The reason I am asking is that I’m sticking to a 4 1/2 month chart and ignoring any information older than that. It simplifies things and I wonder how far back people really remember. I also am thinking the older the resistance/support level, the less significant it is. Do you think I will be ignoring less recent history at my peril? I also find that the more information I bombard myself with the less clarity I have.
Thanks
Answer:
Great question and this really deserves its own blog post so I’m glad you asked. To answer you though, here’s my take on it.
I’ll begin by saying as long as a level is being respected, it’s worth taking note of. That pertains to an individual stock which keeps knocking on the door over the past few weeks, or to an index chart like the NAZ which has just recently pushed through multi-year resistance.

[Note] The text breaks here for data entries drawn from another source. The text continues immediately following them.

This design comes from an exercise in tuning for small area and a short achievable clock period on the open sky130 flow, not from production work. Function was not checked in any run shown here: the RTL went through the layout flow alone.

## flow/design.v (module list and top-level ports; edited modules follow where they fit)
// module pe: 1128 lines
// module systolic_array: 77 lines
module systolic_array #(
    parameter M           = 5,
    parameter N           = 3,
    parameter K           = 4,
    parameter DATA_WIDTH  = 32
) (
    input clk,
    input rst_n,
    input [DATA_WIDTH*M-1:0] X,
    input [DATA_WIDTH*K-1:0] W,
    output reg [DATA_WIDTH*M*K-1:0] Y,
    output done
);
  // ...
==> flow/run.sh <==
#!/bin/bash
# synth_recipe.tcl (not shown) runs the flow's synth.tcl, then flattens the netlist and writes it again
# the make line also repeats each setting of config.mk as NAME=value (left out here)
make -C /OpenROAD-flow-scripts/flow DESIGN_CONFIG=/design/flow/config.mk WORK_HOME=/design/flow/orfs CLKGATE_MAP_FILE= SYNTH_SCRIPT=/design/flow/synth_recipe.tcl finish
==> flow/config.mk <==
export PLATFORM = sky130hd
export DESIGN_NAME = systolic_array
export DESIGN_NICKNAME = systolic_array
export VERILOG_FILES = /design/flow/design.v
export SDC_FILE = /design/flow/constraint.sdc
export NUM_CORES = 8
export LEC_CHECK = 0
export ABC_AREA = 1
export CAP_MARGIN = 20
export CORE_MARGIN = 2
export CORE_UTILIZATION = 60
export PLACE_DENSITY = 0.7
export SETUP_SLACK_MARGIN = 4
export SLEW_MARGIN = 20
==> flow/constraint.sdc <==
create_clock -name core_clock -period 8.5 [get_ports {clk}]
set_input_delay 1.7000 -clock core_clock [delete_from_list [all_inputs] [get_ports {clk}]]
set_output_delay 1.7000 -clock core_clock [all_outputs]
set_load 0.01 [all_outputs]
==> out/metrics.cfg, run 1 <==
[global_routing]
grt.busiest_layer = met2
use_met1_pct = 48.0
met2_usage_pct = 55.8

[clock_tree]
clk-insertion-delay-late_ns = 0.89

[yosys]
avgSynthCellArea_um2 = 10.3
synth_top_family_by_area = adder cells
synth-edff-count = 640

[sta]
worst_slew_pin_slew_ns = 1.04
hold-worst-slack_ns = 0.294
setup_viol = 0
setup_ws_ns = 4.09
relSlewSlack_pct = 30.6

[layout]
largest_reg_flops = 640
area_share_nonclk_buffers_pct = 7.85
nets = 14300
dominant_cells = multi-input gates
clkbuf_count = 288
clkCellAreaFrac_pct = 5.33

[routing]
routed.top_layer = met5
drt_drc_violations_left = 0
drt_first_iter_violations = 10500

[worst_setup_path]
cp_max_fo = 63

[outcome]
status = timing/DRC/antenna clean

[run]
maxCapViolations = 0

==> module systolic_array, before the edit <==
module systolic_array #(
    parameter M           = 5,
    parameter N           = 3,
    parameter K           = 4,
    parameter DATA_WIDTH  = 32
) (
    input clk,
    input rst_n,
    input [DATA_WIDTH*M-1:0] X,
    input [DATA_WIDTH*K-1:0] W,
    output reg [DATA_WIDTH*M*K-1:0] Y,
    output done
);
reg [3:0] cnt;
reg done_q;
always @(posedge clk or negedge rst_n) begin
    if (!rst_n) begin
        cnt <= 4'd0;
        done_q <= 1'b0;
    end else begin
        if (cnt != 4'd15) cnt <= cnt + 4'd1;
        if (cnt == 4'd13) done_q <= 1'b1;
    end
end
assign done = done_q;
reg [2:0] ld;     
reg [M-1:0] clr;  
reg [3:0] wy;     
always @(posedge clk or negedge rst_n) begin
    if (!rst_n) begin
        ld <= 3'b001;
        clr <= {M{1'b0}};
        wy <= 4'd0;
    end else begin
        ld <= {cnt == 4'd1, cnt == 4'd0, 1'b0};
        clr <= {M{(cnt == 4'd0) | (cnt == 4'd1) | (cnt == 4'd6) | (cnt == 4'd7)}};
        wy[0] <= (cnt == 4'd5);
        wy[1] <= (cnt == 4'd6);
        wy[2] <= (cnt == 4'd11);
        wy[3] <= (cnt == 4'd12);
    end
end
wire ldany = |ld;
reg [31:0] wq [0:9];
integer q;
always @(posedge clk) begin
    for (q = 0; q < 9; q = q + 1) wq[q] <= wq[q+1];
    if (ld[0] | ld[2]) begin
        wq[0] <= W[0 +: 32];  wq[3] <= W[32 +: 32];
        wq[6] <= W[64 +: 32]; wq[9] <= W[96 +: 32];
    end else if (ld[1]) begin
        wq[0] <= W[32 +: 32]; wq[3] <= W[0 +: 32];
        wq[6] <= W[96 +: 32]; wq[9] <= W[64 +: 32];
    end else begin
        wq[9] <= W[64 +: 32];
    end
end
genvar i;
generate
    for (i = 0; i < M; i = i + 1) begin : row
        reg [31:0] xr0, xr1, xr2;
        always @(posedge clk) begin
            xr0 <= ldany ? X[32*i +: 32] : xr1;
            xr1 <= xr2;
            xr2 <= xr0;
        end
        wire [31:0] sum;
        pe u (.clk(clk), .x(xr0), .w(wq[0]), .clr(clr[i]), .sum(sum));
        always @(posedge clk) begin
            if (wy[0]) Y[32*(4*i+0) +: 32] <= sum;
            if (wy[1]) Y[32*(4*i+1) +: 32] <= sum;
            if (wy[2]) Y[32*(4*i+2) +: 32] <= sum;
            if (wy[3]) Y[32*(4*i+3) +: 32] <= sum;
        end
    end
endgenerate
endmodule
==> run 2: changes to the inputs <==
--- a/flow/design.v
+++ b/flow/design.v
@@ -1,65 +1,65 @@
 module pe (
     input clk,
-    input [31:0] x,       
+    input [47:0] xe,      
     input [31:0] w,       
     input clr,            
     output [31:0] sum     
 );
   reg [31:0] acc;        
   wire [31:0] accm = clr ? 32'd0 : acc;
-  wire neg0 = x[1];
-  wire one0 = x[0] ^ 1'b0;
-  wire two0 = (x[1] & ~x[0] & ~1'b0) | (~x[1] & x[0] & 1'b0);
-  wire neg1 = x[3];
-  wire one1 = x[2] ^ x[1];
-  wire two1 = (x[3] & ~x[2] & ~x[1]) | (~x[3] & x[2] & x[1]);
-  wire neg2 = x[5];
-  wire one2 = x[4] ^ x[3];
-  wire two2 = (x[5] & ~x[4] & ~x[3]) | (~x[5] & x[4] & x[3]);
-  wire neg3 = x[7];
-  wire one3 = x[6] ^ x[5];
-  wire two3 = (x[7] & ~x[6] & ~x[5]) | (~x[7] & x[6] & x[5]);
-  wire neg4 = x[9];
-  wire one4 = x[8] ^ x[7];
-  wire two4 = (x[9] & ~x[8] & ~x[7]) | (~x[9] & x[8] & x[7]);
-  wire neg5 = x[11];
-  wire one5 = x[10] ^ x[9];
-  wire two5 = (x[11] & ~x[10] & ~x[9]) | (~x[11] & x[10] & x[9]);
-  wire neg6 = x[13];
-  wire one6 = x[12] ^ x[11];
-  wire two6 = (x[13] & ~x[12] & ~x[11]) | (~x[13] & x[12] & x[11]);
-  wire neg7 = x[15];
-  wire one7 = x[14] ^ x[13];
-  wire two7 = (x[15] & ~x[14] & ~x[13]) | (~x[15] & x[14] & x[13]);
-  wire neg8 = x[17];
-  wire one8 = x[16] ^ x[15];
-  wire two8 = (x[17] & ~x[16] & ~x[15]) | (~x[17] & x[16] & x[15]);
-  wire neg9 = x[19];
-  wire one9 = x[18] ^ x[17];
-  wire two9 = (x[19] & ~x[18] & ~x[17]) | (~x[19] & x[18] & x[17]);
-  wire neg10 = x[21];
-  wire one10 = x[20] ^ x[19];
-  wire two10 = (x[21] & ~x[20] & ~x[19]) | (~x[21] & x[20] & x[19]);
-  wire neg11 = x[23];
-  wire one11 = x[22] ^ x[21];
-  wire two11 = (x[23] & ~x[22] & ~x[21]) | (~x[23] & x[22] & x[21]);
-  wire neg12 = x[25];
-  wire one12 = x[24] ^ x[23];
-  wire two12 = (x[25] & ~x[24] & ~x[23]) | (~x[25] & x[24] & x[23]);
-  wire neg13 = x[27];
-  wire one13 = x[26] ^ x[25];
-  wire two13 = (x[27] & ~x[26] & ~x[25]) | (~x[27] & x[26] & x[25]);
-  wire neg14 = x[29];
-  wire one14 = x[28] ^ x[27];
-  wire two14 = (x[29] & ~x[28] & ~x[27]) | (~x[29] & x[28] & x[27]);
-  wire neg15 = x[31];
-  wire one15 = x[30] ^ x[29];
-  wire two15 = (x[31] & ~x[30] & ~x[29]) | (~x[31] & x[30] & x[29]);
+  wire one0 = xe[0];
+  wire two0 = xe[1];
+  wire neg0 = xe[2];
+  wire one1 = xe[3];
+  wire two1 = xe[4];
+  wire neg1 = xe[5];
+  wire one2 = xe[6];
+  wire two2 = xe[7];
+  wire neg2 = xe[8];
+  wire one3 = xe[9];
+  wire two3 = xe[10];
+  wire neg3 = xe[11];
+  wire one4 = xe[12];
+  wire two4 = xe[13];
+  wire neg4 = xe[14];
+  wire one5 = xe[15];
+  wire two5 = xe[16];
+  wire neg5 = xe[17];
+  wire one6 = xe[18];
+  wire two6 = xe[19];
+  wire neg6 = xe[20];
+  wire one7 = xe[21];
+  wire two7 = xe[22];
+  wire neg7 = xe[23];
+  wire one8 = xe[24];
+  wire two8 = xe[25];
+  wire neg8 = xe[26];
+  wire one9 = xe[27];
+  wire two9 = xe[28];
+  wire neg9 = xe[29];
+  wire one10 = xe[30];
+  wire two10 = xe[31];
+  wire neg10 = xe[32];
+  wire one11 = xe[33];
+  wire two11 = xe[34];
+  wire neg11 = xe[35];
+  wire one12 = xe[36];
+  wire two12 = xe[37];
+  wire neg12 = xe[38];
+  wire one13 = xe[39];
+  wire two13 = xe[40];
+  wire neg13 = xe[41];
+  wire one14 = xe[42];
+  wire two14 = xe[43];
+  wire neg14 = xe[44];
+  wire one15 = xe[45];
+  wire two15 = xe[46];
+  wire neg15 = xe[47];
   wire pp0_0 = (one0 & w[0]) ^ neg0;
   wire pp0_1 = ((one0 & w[1]) | (two0 & w[0])) ^ neg0;
   wire pp0_2 = ((one0 & w[2]) | (two0 & w[1])) ^ neg0;
   wire pp0_3 = ((one0 & w[3]) | (two0 & w[2])) ^ neg0;
   wire pp0_4 = ((one0 & w[4]) | (two0 & w[3])) ^ neg0;
   wire pp0_5 = ((one0 & w[5]) | (two0 & w[4])) ^ neg0;
   wire pp0_6 = ((one0 & w[6]) | (two0 & w[5])) ^ neg0;
   wire pp0_7 = ((one0 & w[7]) | (two0 & w[6])) ^ neg0;
@@ -1178,27 +1178,41 @@
         wq[6] <= W[64 +: 32]; wq[9] <= W[96 +: 32];
     end else if (ld[1]) begin
         wq[0] <= W[32 +: 32]; wq[3] <= W[0 +: 32];
         wq[6] <= W[96 +: 32]; wq[9] <= W[64 +: 32];
     end else begin
         wq[9] <= W[64 +: 32];
     end
 end
+function [47:0] benc(input [31:0] x);
+    integer k;
+    reg b2, b1, b0;
+    begin
+        for (k = 0; k < 16; k = k + 1) begin
+            b2 = x[2*k+1];
+            b1 = x[2*k];
+            b0 = (k == 0) ? 1'b0 : x[(k == 0) ? 0 : 2*k-1];
+            benc[3*k]   = b1 ^ b0;
+            benc[3*k+1] = (b2 & ~b1 & ~b0) | (~b2 & b1 & b0);
+            benc[3*k+2] = b2;
+        end
+    end
+endfunction
 genvar i;
 generate
     for (i = 0; i < M; i = i + 1) begin : row
-        reg [31:0] xr0, xr1, xr2;
+        reg [47:0] xr0, xr1, xr2;
         always @(posedge clk) begin
-            xr0 <= ldany ? X[32*i +: 32] : xr1;
+            xr0 <= ldany ? benc(X[32*i +: 32]) : xr1;
             xr1 <= xr2;
             xr2 <= xr0;
         end
         wire [31:0] sum;
-        pe u (.clk(clk), .x(xr0), .w(wq[0]), .clr(clr[i]), .sum(sum));
+        pe u (.clk(clk), .xe(xr0), .w(wq[0]), .clr(clr[i]), .sum(sum));
         always @(posedge clk) begin
             if (wy[0]) Y[32*(4*i+0) +: 32] <= sum;
             if (wy[1]) Y[32*(4*i+1) +: 32] <= sum;
             if (wy[2]) Y[32*(4*i+2) +: 32] <= sum;
             if (wy[3]) Y[32*(4*i+3) +: 32] <= sum;
         end
     end
 endgenerate
==> out/metrics.cfg, run 2 <==
[outcome]
status = timing/DRC/antenna clean

[yosys]
synth_top_area_share_pct = 28.0
ys_ff_latch = 2463
synth-edff-count = 640  ; unchanged
synth_top_cells_by_count = inv_1, dfxtp_1, xor2_1
avgSynthCellArea_um2 = 10.1  ; -1.7%
synth_area_um2 = 129000
synthTopCellsByArea = dfxtp_1, fa_1, edfxtp_1, xor2_1, inv_1
yosysWarnings = 4
synth_top_flop_cell = dfxtp_1
synthCells = 12700
async_flop_share_pct = 0.528
yosysSeqAreaShare_pct = 43.1
ys_types = 51
yosysMostFrequentCell = inv_1
synthesis.nets = 14500
synth_top_area_cell = dfxtp_1

[floorplanning]
pin_count = 931
initial_core_util_pct = 60.3
fp.coreArea_um2 = 214000
die_w_um = 468
rows = 170
die_y_um = 468
dieArea_um2 = 219000

[sta]
rsz0062_at_grt = true
period_minus_slack_ns = 4.41
slew_viol_final = 0
setup_viol = 0  ; unchanged
worst_slew_pin_slew_ns = 1.25  ; +0.206 ns
finClkSkew_ns = 0.0594
final_hold_viol_count = 0
fmax_mhz = 227
hold-worst-slack_ns = 0.305  ; +0.0106 ns
tns_ns = 0
min_period_over_period_pct = 51.9
setup_ws_ns = 4.09  ; -0.00329 ns
relSlewSlack_pct = 16.7  ; -14 points

[placement]
dp.cells = 16000
place_area_um2 = 141000
dp_hpwl_mm = 302
routabilityCongestion = 1.01
io_buffers = 930
dpl_worst_slack_ns = 3.83

[hold_path]
hp-start = row[0].xr2[23]$_DFF_P_
min_path_cells = 0
hp-class = flop to flop
whs_endpoint = row[0].xr1[23]$_DFF_P_

[clock_tree]
path_clk_slew_ns = 0.06
cts_tree = yes
cts-buffers-inserted = 240
postCtsHoldBufs = 0
cts.sinks = 2463
cts-root-buf = clkbuf_16
clockBufferDepth = 3
cts_max_level = 4
clk-insertion-delay-late_ns = 0.95  ; +0.06 ns

[worst_setup_path]
crit_type = flop to flop
cp_max_fo = 38  ; -40%
r2r_cells = 10
cpPeakStageDelay_ns = 0.68
path_cells = inv_6, buf_4, nand2_1, fa_1, inv_1, fa_1, inv_1, fa_1, inv_1, fa_1
r2r_end = row[1].u.ra_25_3$_DFF_P_
r2r-start = clr[0]$_DFF_PN0_
crit_path_top_delay_cell = dfrtp_4
path_common_cell = fa_1
arrival_ns = 5.21
worstPathRequired_ns = 9.30
regToRegSetupSlack_ns = 4.09
endpoint_kind = flop
startpoint_type = flop

[layout]
largest_reg_flops = 640  ; unchanged
multi_input_area_um2 = 62300
syn_to_final_growth_pct = 15.4
drive_gt1_share_pct = 5.89
final_cell_mix = inv_1, dfxtp_1, xor2_1, o22ai_1, nand2_1
regMostFlops = Y
largest_registers = Y (640), wq (320)
fill_cells = 16100
nets = 15100  ; +5.4%
finalCoreUtilization_pct = 69.6
final_common_cell = inv_1
design_area_um2 = 149000
seq_area_um2 = 55800
fin_cells = 16400

[routing]
wl_per_cell_um = 25.7
drt_first_iter_violations = 11100  ; +5.5%
dr.pass1.iters = 7
drt_drc_violations_left = 0  ; unchanged
avgViaCountPerCell = 5.90
wl_mm = 423
ant_nets = 0
vias = 97100

[global_routing]
grt_use_total_pct = 38.1
grt_pass1_vias = 98200
grt_max_degree = 184
grt_pass1_wl_mm = 622
gr-total-overflow = 0
antenna_found_initial = 43

[run]
maxCapViolations = 0  ; unchanged

==> run 2: cell types whose count changed after synthesis, sizes merged, moves of 58 or more <==
cell   previous run  this run
or2              21        79
o21ai           380       499
dfxtp          1570      1810
nand2          1079      1222
mux2            191        41
nor2            462       531
a31oi            33       148
buf             271       336
a21oi           185       276
inv            2042      2142
==> run 2: worst max-delay path by stage <==
stage | from | end
floorplan | wy[0]$_DFF_PN0_ | Y[0]$_DFFE_PP_
global placement | wq[0][27]$_DFF_P_ | row[4].u.ra_31_3$_DFF_P_
detailed placement | wq[0][27]$_DFF_P_ | row[4].u.ra_31_3$_DFF_P_
CTS | wq[0][15]$_DFF_P_ | row[4].u.ra_31_3$_DFF_P_
global route | wq[0][19]$_DFF_P_ | row[4].u.ra_31_3$_DFF_P_
finish | clr[0]$_DFF_PN0_ | row[1].u.ra_25_3$_DFF_P_
==> run 2: what timing repair did <==
item,CTS,global route
endpoints found under the setup margin,14,6
resized for setup,7,34
gates cloned,0,1
setup buffers,0,7
hold endpoints to repair,0,0
pin swaps,0,0
==> run 2: critical path: cells and delay by family (launching register included) <==
kind / cells / cell delay, ns
simple gates: 1 / 0.14
buf+inv: 5 / 1.31
fa+ha+maj: 4 / 2.07
flops: 1 / 0.68
==> run 2: final cells by class <==
class,instances,area share [%]
multi-input combinational,7392,41.8
sequential,2463,37.4
timing repair buffer,1081,7.13
inverter,2198,5.60
clock buffer,323,4.54
tap,2838,2.38
clock inverter,133,1.13
antenna,17,0.0285
timing repair inverter,1,0.00335
==> run 2: layer usage <==
layer,GRT usage [%],part of all wire [%]
met1,50.1,39
met2,57.3,44
met3,11.3,12
met4,19.7,5.8
met5,0,0.078
==> run 2: logic make-up (layout without fill, tap and decap cells) <==
kind of cell    count (synthesis)  in the layout  synth area share [%]
fa+ha+maj                    1444           1444                  20.5
compound gates               2237           2237                  10.2
other cells                     1             18               0.00290
xor+xnor                     1498           1498                  10.1
simple gates                 2171           2171                  6.91
flops                        2463           2463                  43.1
buf+inv                      2894           3736                  8.69
mux                            41             41                 0.357

==> separate check: timing with driven ports <==
No port has a modelled driver above. Below, the same layouts with a new extraction and two added sets of constraints.
Step 1 assumes that a clkbuf_16 drives the clock port and a buf_2 every other input.
Step 2 adds t to the input delays and takes it off the output delays; t is the mean of the earliest and latest rising clock arrival at the registers after step 1. Input paths then give back, and output paths get back, about the clock's delay inside the block.
Slacks: no drivers / after step 1 / after step 2; pairs: no drivers / after step 1.
run	t (ns)	setup WS [ns]	worst setup path at the end	worst slew at a driven data input, ns	cell pins on the clock port's net
run 1	0.962	4.091 / 4.091 / 4.091	register to register	0.14	1
run 2	1.018	4.087 / 4.087 / 4.087	register to register	0.22	1
After both steps every run listed still meets setup and hold.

So, they’re worth taking note of. As far as how important they are, let’s consider the psychology at work here, which is what it really comes down to.
Technical levels are representations of buyers and sellers, which often times base their decisions on emotions. The older the level, the less emotional significance I’d attach to it. More recent levels are fresher in terms of emotion, and therefore tend to get respected to a greater degree.
I’d say anything inside 18 months or so is game, whereas I place lower significance on multi-year levels. They may be noticed by technicians, but anyone who has held for 11yrs in the case of the NAZ isn’t likely to bail out now that they’ve finally gotten their money back – I think they’re the “invested” crowd who never truly intends to sell.
What do you guys think? What would you tell this new trader?











I’ve wondered the same thing, so thanks for posting on it. Sometimes I look at a chart and only want to see where it’s been in the last 3 days, with extremely low “climate” vision on the last 6 months or so. Sometimes when I look at the monthly charts, I feel like that isn’t enough to get a good picture of where my trades are going, even though I’m looking for a short term 3-5 day trade.
I guess it depends, for me, on what kind of stock it is. Is it an emerging company that’s poised to strike rich? I’d only care about the last 3 mos. Is it a big gun that I want to capitalize on a business decision? I’d probably watch the last year to make sure I’m not headed for the downside too much while I wait in it.
These are all feelings and theories I’ve developed before I signed on with Jeff, so take them with a grain of salt. I’m probably one of the newer amateurs on here.
Thanks for your comments Justin. I think it boils down to your timeframe for trades…if everything is intraday, then perhaps the past 3 days or so can be adequate. If you’re looking for swing trades to last several days at a minimum, then you have to look at recent weeks & months I think in order to gauge which levels could interfere with the trade.
Share your questions here anytime and utilize me for help as you continue to learn – that’s what I’m here for!